TO DO
Copy out each line of the material in which the word "vias" can be found.

DATA FOR THIS EXERCISE below:

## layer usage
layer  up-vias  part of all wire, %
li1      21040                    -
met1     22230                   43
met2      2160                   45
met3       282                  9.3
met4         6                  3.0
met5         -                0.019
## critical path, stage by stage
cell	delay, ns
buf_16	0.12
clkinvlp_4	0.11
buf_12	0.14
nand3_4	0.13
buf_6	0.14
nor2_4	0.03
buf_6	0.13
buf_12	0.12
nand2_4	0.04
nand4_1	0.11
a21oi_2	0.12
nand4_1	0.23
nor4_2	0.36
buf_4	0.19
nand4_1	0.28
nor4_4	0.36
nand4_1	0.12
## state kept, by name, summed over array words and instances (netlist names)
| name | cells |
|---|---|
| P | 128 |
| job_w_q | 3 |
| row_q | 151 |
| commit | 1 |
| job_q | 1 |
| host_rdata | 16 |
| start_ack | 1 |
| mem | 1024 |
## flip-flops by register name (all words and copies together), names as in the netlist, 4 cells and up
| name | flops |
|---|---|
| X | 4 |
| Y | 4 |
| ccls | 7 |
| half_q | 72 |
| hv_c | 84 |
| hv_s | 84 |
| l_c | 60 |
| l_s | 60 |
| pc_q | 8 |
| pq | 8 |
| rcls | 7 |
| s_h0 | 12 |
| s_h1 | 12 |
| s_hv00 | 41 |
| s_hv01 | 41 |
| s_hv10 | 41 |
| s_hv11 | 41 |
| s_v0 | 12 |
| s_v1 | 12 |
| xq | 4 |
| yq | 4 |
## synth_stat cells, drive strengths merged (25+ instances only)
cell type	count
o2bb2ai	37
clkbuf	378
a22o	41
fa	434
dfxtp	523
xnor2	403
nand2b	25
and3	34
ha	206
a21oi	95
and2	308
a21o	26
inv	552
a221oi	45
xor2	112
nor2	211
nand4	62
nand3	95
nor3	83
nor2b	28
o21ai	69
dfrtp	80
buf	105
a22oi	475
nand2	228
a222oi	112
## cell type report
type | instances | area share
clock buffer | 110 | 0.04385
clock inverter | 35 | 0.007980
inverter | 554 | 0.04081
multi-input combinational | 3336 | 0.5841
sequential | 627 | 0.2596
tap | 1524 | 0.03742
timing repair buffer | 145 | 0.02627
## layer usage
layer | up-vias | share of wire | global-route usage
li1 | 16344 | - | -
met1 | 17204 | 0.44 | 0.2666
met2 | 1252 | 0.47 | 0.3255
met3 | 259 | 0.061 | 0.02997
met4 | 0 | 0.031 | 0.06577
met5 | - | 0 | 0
Source: an optimization exercise on an open RTL-to-GDS flow (aim: small area). Production flows keep margins and buffers that such runs may drop. At most, simulation tests tie the RTL to the original design; equivalence was not proved. Power is estimated from default activity; no workload was simulated.

// snn_input_mem
module snn_input_mem #(
  parameter int WIDTH_PKT  = 32,
  parameter int WIDTH_DATA = 13,
  parameter int WIDTH_FW   = 7,
  parameter int DEPTH_F    = 5,
  parameter int DEPTH_I    = 25
) (
  input  logic                  clk,
  input  logic                  rst_n,
  input  logic                  filt_wr_valid,
  output logic                  filt_wr_ready,
  input  logic [4:0]            filt_wr_addr,
  input  logic [WIDTH_FW-1:0]   filt_wr_data,
  input  logic                  ifm_wr_valid,
  output logic                  ifm_wr_ready,
  input  logic [9:0]            ifm_wr_addr,
  input  logic                  ifm_wr_data,
  output logic                  filt_pkt_valid,
  input  logic                  filt_pkt_ready,
  output logic [WIDTH_PKT-1:0]  filt_pkt_data,
  output logic                  ifm_pkt_valid,
  input  logic                  ifm_pkt_ready,
  output logic [WIDTH_PKT-1:0]  ifm_pkt_data,
  output logic                  filt_state,
  output logic                  ifm_state
);
For scale: about 3,300 cells after synthesis, about 830 flip-flops, about 31,000 um^2 of cells after synthesis.
export LEC_CHECK = 0
export CAP_MARGIN = 20
export CORE_MARGIN = 2
export CORE_UTILIZATION = 62
export SLEW_MARGIN = 20
create_clock -name core_clock -period 12.0 [get_ports {clk}]
standard.sh (not shown) runs the stock make flow with config.mk's settings and CLKGATE_MAP_FILE= SYNTH_SCRIPT=/design/flow/synth_recipe.tcl, a recipe that flattens the netlist after the stock synthesis.
==> flow/flow/run.sh <==
#!/bin/bash
# Own flow: the standard layout, except that synthesis maps the logic with
# an area-oriented ABC script (flow/area.abc) instead of ORFS's speed script.
# Registers, their names and cell types are those of the standard synthesis:
# only the abc call's -script argument is replaced. Ports are buffered with
# the smallest buffer (buf_1) rather than the one buffer_ports picks. The
# clock tree uses clkbuf_4/clkbuf_8 in clusters of at most 16 sinks, without
# dummy loads.
set -euo pipefail
W=$PWD
cat > "$W/own_synth.tcl" <<EOF
proc abc {args} {
  set i [lsearch -exact \$args -script]
  if {\$i >= 0} { lset args [expr {\$i + 1}] {$W/flow/area.abc} }
  set j [lsearch -exact \$args -D]
  if {\$j >= 0} { set args [lreplace \$args \$j [expr {\$j + 1}]] }
  yosys abc {*}\$args
}
source {$W/synth_recipe.tcl}
EOF
make -C "$FLOW_HOME" DESIGN_CONFIG="$W/config.mk" WORK_HOME="$W/orfs" CLKGATE_MAP_FILE= \
  SYNTH_SCRIPT="$W/own_synth.tcl" \
  BUFFER_PORTS_ARGS="-buffer_cell sky130_fd_sc_hd__buf_1" \
  CTS_ARGS="-sink_clustering_enable -repair_clock_nets -dont_use_dummy_load -buf_list {sky130_fd_sc_hd__clkbuf_4 sky130_fd_sc_hd__clkbuf_8} -sink_clustering_size 16 -sink_clustering_max_diameter 50" \
  finish > "$W/make_finish.log" 2>&1
R=$W/orfs/results/$FLOW_PLATFORM/snn_input_mem/base
: # left out here: write the final layout as DEF
==> flow/flow/area.abc <==
strash
dch -f
amap
&get -n
&st
&dch -f
&nf -R 1000
&put
The baseline ran to the end with no violations.
From an optimization exercise on the open Yosys and OpenROAD flow, aimed at a short achievable clock period and few clock cycles; shortcuts taken in it are not production practice. Only simulation tests tie the RTL to the original design; equivalence was not proved.

==> inputs of job 5949 <==
==> flow/design.v <==
`default_nettype none
package cpu_pkg;
    localparam int WORD_W = 16;   
    localparam int REG_AW = 4;    
    localparam logic [3:0] OP_ALU  = 4'h1;
    localparam logic [3:0] OP_LI   = 4'h2;
    localparam logic [3:0] OP_LW   = 4'h3;
    localparam logic [3:0] OP_SW   = 4'h4;
    localparam logic [3:0] OP_BEQ  = 4'h5;
    localparam logic [3:0] OP_JMP  = 4'h6;
    localparam logic [3:0] OP_HALT = 4'hF;
    localparam logic [3:0] ADD = 4'h0;
    localparam logic [3:0] SUB = 4'h1;
    localparam logic [3:0] AND = 4'h2;
    localparam logic [3:0] OR  = 4'h3;
    localparam logic [3:0] XOR = 4'h4;
    localparam logic [3:0] SLT = 4'h5;    
    localparam logic [1:0] FWD_REG = 2'd0;   
    localparam logic [1:0] FWD_EX  = 2'd1;   
    localparam logic [1:0] FWD_WB  = 2'd2;   
endpackage
`default_nettype wire
`timescale 1ns/1ns
`default_nettype none
module register_file (
    input  logic        clk,
    input  logic        rst,
    input  logic [3:0]  ra1,
    input  logic [3:0]  ra2,
    input  logic        we,
    input  logic [3:0]  wa,
    input  logic [15:0] wd,
    output logic [15:0] rd1,
    output logic [15:0] rd2
);
    logic [15:0] regs [16];
    assign rd1 = regs[ra1];
    assign rd2 = regs[ra2];
    always_ff @(posedge clk or posedge rst) begin
        if (rst) begin
            for (int i = 0; i < 16; i++) regs[i] <= '0;
        end else if (we) begin
            regs[wa] <= wd;
        end
    end
endmodule
`default_nettype wire
`timescale 1ns/1ns
`default_nettype none
module cpu_top #(
    parameter int PROG_AW = 7,
    parameter int DATA_AW = 6
) (
    input  logic                          clk,
    input  logic                          rst,
    input  logic                          prog_we,
    input  logic [PROG_AW-1:0]            prog_addr,
    input  logic [cpu_pkg::WORD_W-1:0]    prog_data,
    output logic                          halted,
    output logic                          reg_wr_en,     
    output logic [cpu_pkg::REG_AW-1:0]    reg_wr_addr,
    output logic [cpu_pkg::WORD_W-1:0]    reg_wr_data,
    output logic                          mem_wr_en,     
    output logic [DATA_AW-1:0]            mem_wr_addr,
    output logic [cpu_pkg::WORD_W-1:0]    mem_wr_data
);
    localparam int F_IW    = 0;    
    localparam int F_NXT   = 12;   
    localparam int F_BT    = 19;   
    localparam int F_WE    = 26;   
    localparam int F_LW    = 27;
    localparam int F_SW    = 28;
    localparam int F_BNT   = 29;   
    localparam int F_HALT  = 30;
    localparam int F_SUB   = 31;   
    localparam int F_RADD  = 32;   
    localparam int F_RAND  = 33;
    localparam int F_ROR   = 34;
    localparam int F_RXOR  = 35;
    localparam int F_RSLT  = 36;
    localparam int F_RLI   = 37;
    localparam int PW      = 38;
    logic [PW-1:0] pm [2**PROG_AW];
    logic [PW-1:0] pw_new;
    logic [3:0]         n_op;
    logic [3:0]         n_fn;
    logic [PROG_AW-1:0] n_a1;
    logic [PROG_AW-1:0] n_bt;
    logic [PROG_AW-1:0] n_jt;
    logic               n_alu;
    logic               n_same;
    assign n_op   = prog_data[15:12];
    assign n_fn   = prog_data[3:0];
    assign n_a1   = prog_addr + PROG_AW'(1);
    assign n_bt   = n_a1 + {{(PROG_AW-4){n_fn[3]}}, n_fn};
    assign n_jt   = n_a1 + prog_data[PROG_AW-1:0];
    assign n_alu  = n_op == cpu_pkg::OP_ALU;
    assign n_same = prog_data[11:8] == prog_data[7:4];
    always_comb begin
        pw_new = '0;
        pw_new[11:0]             = prog_data[11:0];
        pw_new[F_NXT +: PROG_AW] = (n_op == cpu_pkg::OP_JMP) ? n_jt :
                                   (n_op == cpu_pkg::OP_BEQ && n_same) ? n_bt : n_a1;
        pw_new[F_BT +: PROG_AW]  = n_bt;
        pw_new[F_WE]   = n_alu || n_op == cpu_pkg::OP_LI || n_op == cpu_pkg::OP_LW;
        pw_new[F_LW]   = n_op == cpu_pkg::OP_LW;
        pw_new[F_SW]   = n_op == cpu_pkg::OP_SW;
        pw_new[F_BNT]  = n_op == cpu_pkg::OP_BEQ && !n_same && n_fn != 4'd0;
        pw_new[F_HALT] = n_op == cpu_pkg::OP_HALT;
        pw_new[F_SUB]  = n_alu && (n_fn == cpu_pkg::SUB || n_fn == cpu_pkg::SLT);
        pw_new[F_RADD] = n_alu && (n_fn == cpu_pkg::ADD || n_fn == cpu_pkg::SUB || n_fn > cpu_pkg::SLT);
        pw_new[F_RAND] = n_alu && n_fn == cpu_pkg::AND;
        pw_new[F_ROR]  = n_alu && n_fn == cpu_pkg::OR;
        pw_new[F_RXOR] = n_alu && n_fn == cpu_pkg::XOR;
        pw_new[F_RSLT] = n_alu && n_fn == cpu_pkg::SLT;
        pw_new[F_RLI]  = n_op == cpu_pkg::OP_LI;
    end
    always_ff @(posedge clk) begin
        if (prog_we && rst)
            pm[prog_addr] <= pw_new;
    end
    logic [PROG_AW-1:0] pc;
    logic [PW-1:0]      fw;           
    logic               d_valid;
    logic [PW-1:0]      d_w;
    logic               e_valid;
    logic               e_we, e_lw, e_sw, e_bnt, e_sub;
    logic               e_radd, e_rand, e_ror, e_rxor, e_rslt, e_rli;
    logic [3:0]         e_dst;
    logic [15:0]        e_a, e_b;
    logic               e_fwd_a, e_fwd_b;
    logic [DATA_AW-1:0] e_addr;
    logic [7:0]         e_imm;
    logic [PROG_AW-1:0] e_bt;
    logic [15:0] dmem [2**DATA_AW];
    logic               stall;        
    logic               redirect;     
    logic               d_halt;       
    assign fw = pm[pc];
    logic [3:0]  d_r1, d_r2, d_fn;
    logic [15:0] rd1, rd2;
    logic        e_wr;
    assign d_r1 = d_w[11:8];
    assign d_r2 = d_w[7:4];
    assign d_fn = d_w[3:0];
    assign e_wr   = e_valid && e_we;
    assign stall  = d_valid && (d_w[F_LW] || d_w[F_SW]) && e_wr && e_dst == d_r2;
    assign d_halt = d_valid && d_w[F_HALT] && !redirect;
    logic [15:0] a, b, bx, sum, alu, ld, res;
    logic        eq, lt;
    assign a   = e_fwd_a ? reg_wr_data : e_a;
    assign b   = e_fwd_b ? reg_wr_data : e_b;
    assign bx  = e_sub ? ~b : b;
    assign sum = a + bx + {15'd0, e_sub};
    assign lt  = (a[15] != b[15]) ? a[15] : sum[15];
    assign ld  = dmem[e_addr];
    assign eq  = a == b;
    assign res = ({16{e_radd}} & sum) |
                 ({16{e_rand}} & (a & b)) |
                 ({16{e_ror}}  & (a | b)) |
                 ({16{e_rxor}} & (a ^ b)) |
                 ({15'd0, e_rslt & lt}) |
                 ({16{e_rli}}  & {{8{e_imm[7]}}, e_imm}) |
                 ({16{e_lw}}   & ld);
    assign redirect = e_valid && e_bnt && eq;
    register_file u_regs (
        .clk (clk),
        .rst (rst),
        .ra1 (d_r1),
        .ra2 (d_r2),
        .we  (e_wr),
        .wa  (e_dst),
        .wd  (res),
        .rd1 (rd1),
        .rd2 (rd2)
    );
    always_ff @(posedge clk) begin
        if (e_valid && e_sw)
            dmem[e_addr] <= a;
    end
    always_ff @(posedge clk or posedge rst) begin
        if (rst) begin
            pc        <= '0;
            d_valid   <= 1'b0;
            e_valid   <= 1'b0;
            halted    <= 1'b0;
            reg_wr_en <= 1'b0;
            mem_wr_en <= 1'b0;
        end else begin
            if (redirect)
                pc <= e_bt;
            else if (!stall && !halted && !d_halt)
                pc <= fw[F_NXT +: PROG_AW];
            if (redirect || halted || d_halt)
                d_valid <= 1'b0;
            else if (!stall)
                d_valid <= 1'b1;
            e_valid   <= d_valid && !stall && !redirect && !halted && !d_w[F_HALT];
            if (d_halt)
                halted <= 1'b1;
            reg_wr_en <= e_wr;
            mem_wr_en <= e_valid && e_sw;
        end
    end
    always_ff @(posedge clk) begin
        if (!stall)
            d_w <= fw;
        e_we    <= d_w[F_WE];
        e_lw    <= d_w[F_LW];
        e_sw    <= d_w[F_SW];
        e_bnt   <= d_w[F_BNT];
        e_sub   <= d_w[F_SUB];
        e_radd  <= d_w[F_RADD];
        e_rand  <= d_w[F_RAND];
        e_ror   <= d_w[F_ROR];
        e_rxor  <= d_w[F_RXOR];
        e_rslt  <= d_w[F_RSLT];
        e_rli   <= d_w[F_RLI];
        e_dst   <= d_r1;
        e_a     <= rd1;
        e_b     <= rd2;
        e_fwd_a <= e_wr && e_dst == d_r1;
        e_fwd_b <= e_wr && e_dst == d_r2;
        e_addr  <= DATA_AW'(rd2[DATA_AW-1:0] + {{(DATA_AW-4){d_fn[3]}}, d_fn});
        e_imm   <= d_w[7:0];
        e_bt    <= d_w[F_BT +: PROG_AW];
        reg_wr_addr <= e_dst;
        reg_wr_data <= res;
        mem_wr_addr <= e_addr;
        mem_wr_data <= a;
    end
endmodule
`default_nettype wire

End of DATA FOR THIS EXERCISE.

EXERCISE SOLUTION
layer  up-vias  part of all wire, %
layer | up-vias | share of wire | global-route usage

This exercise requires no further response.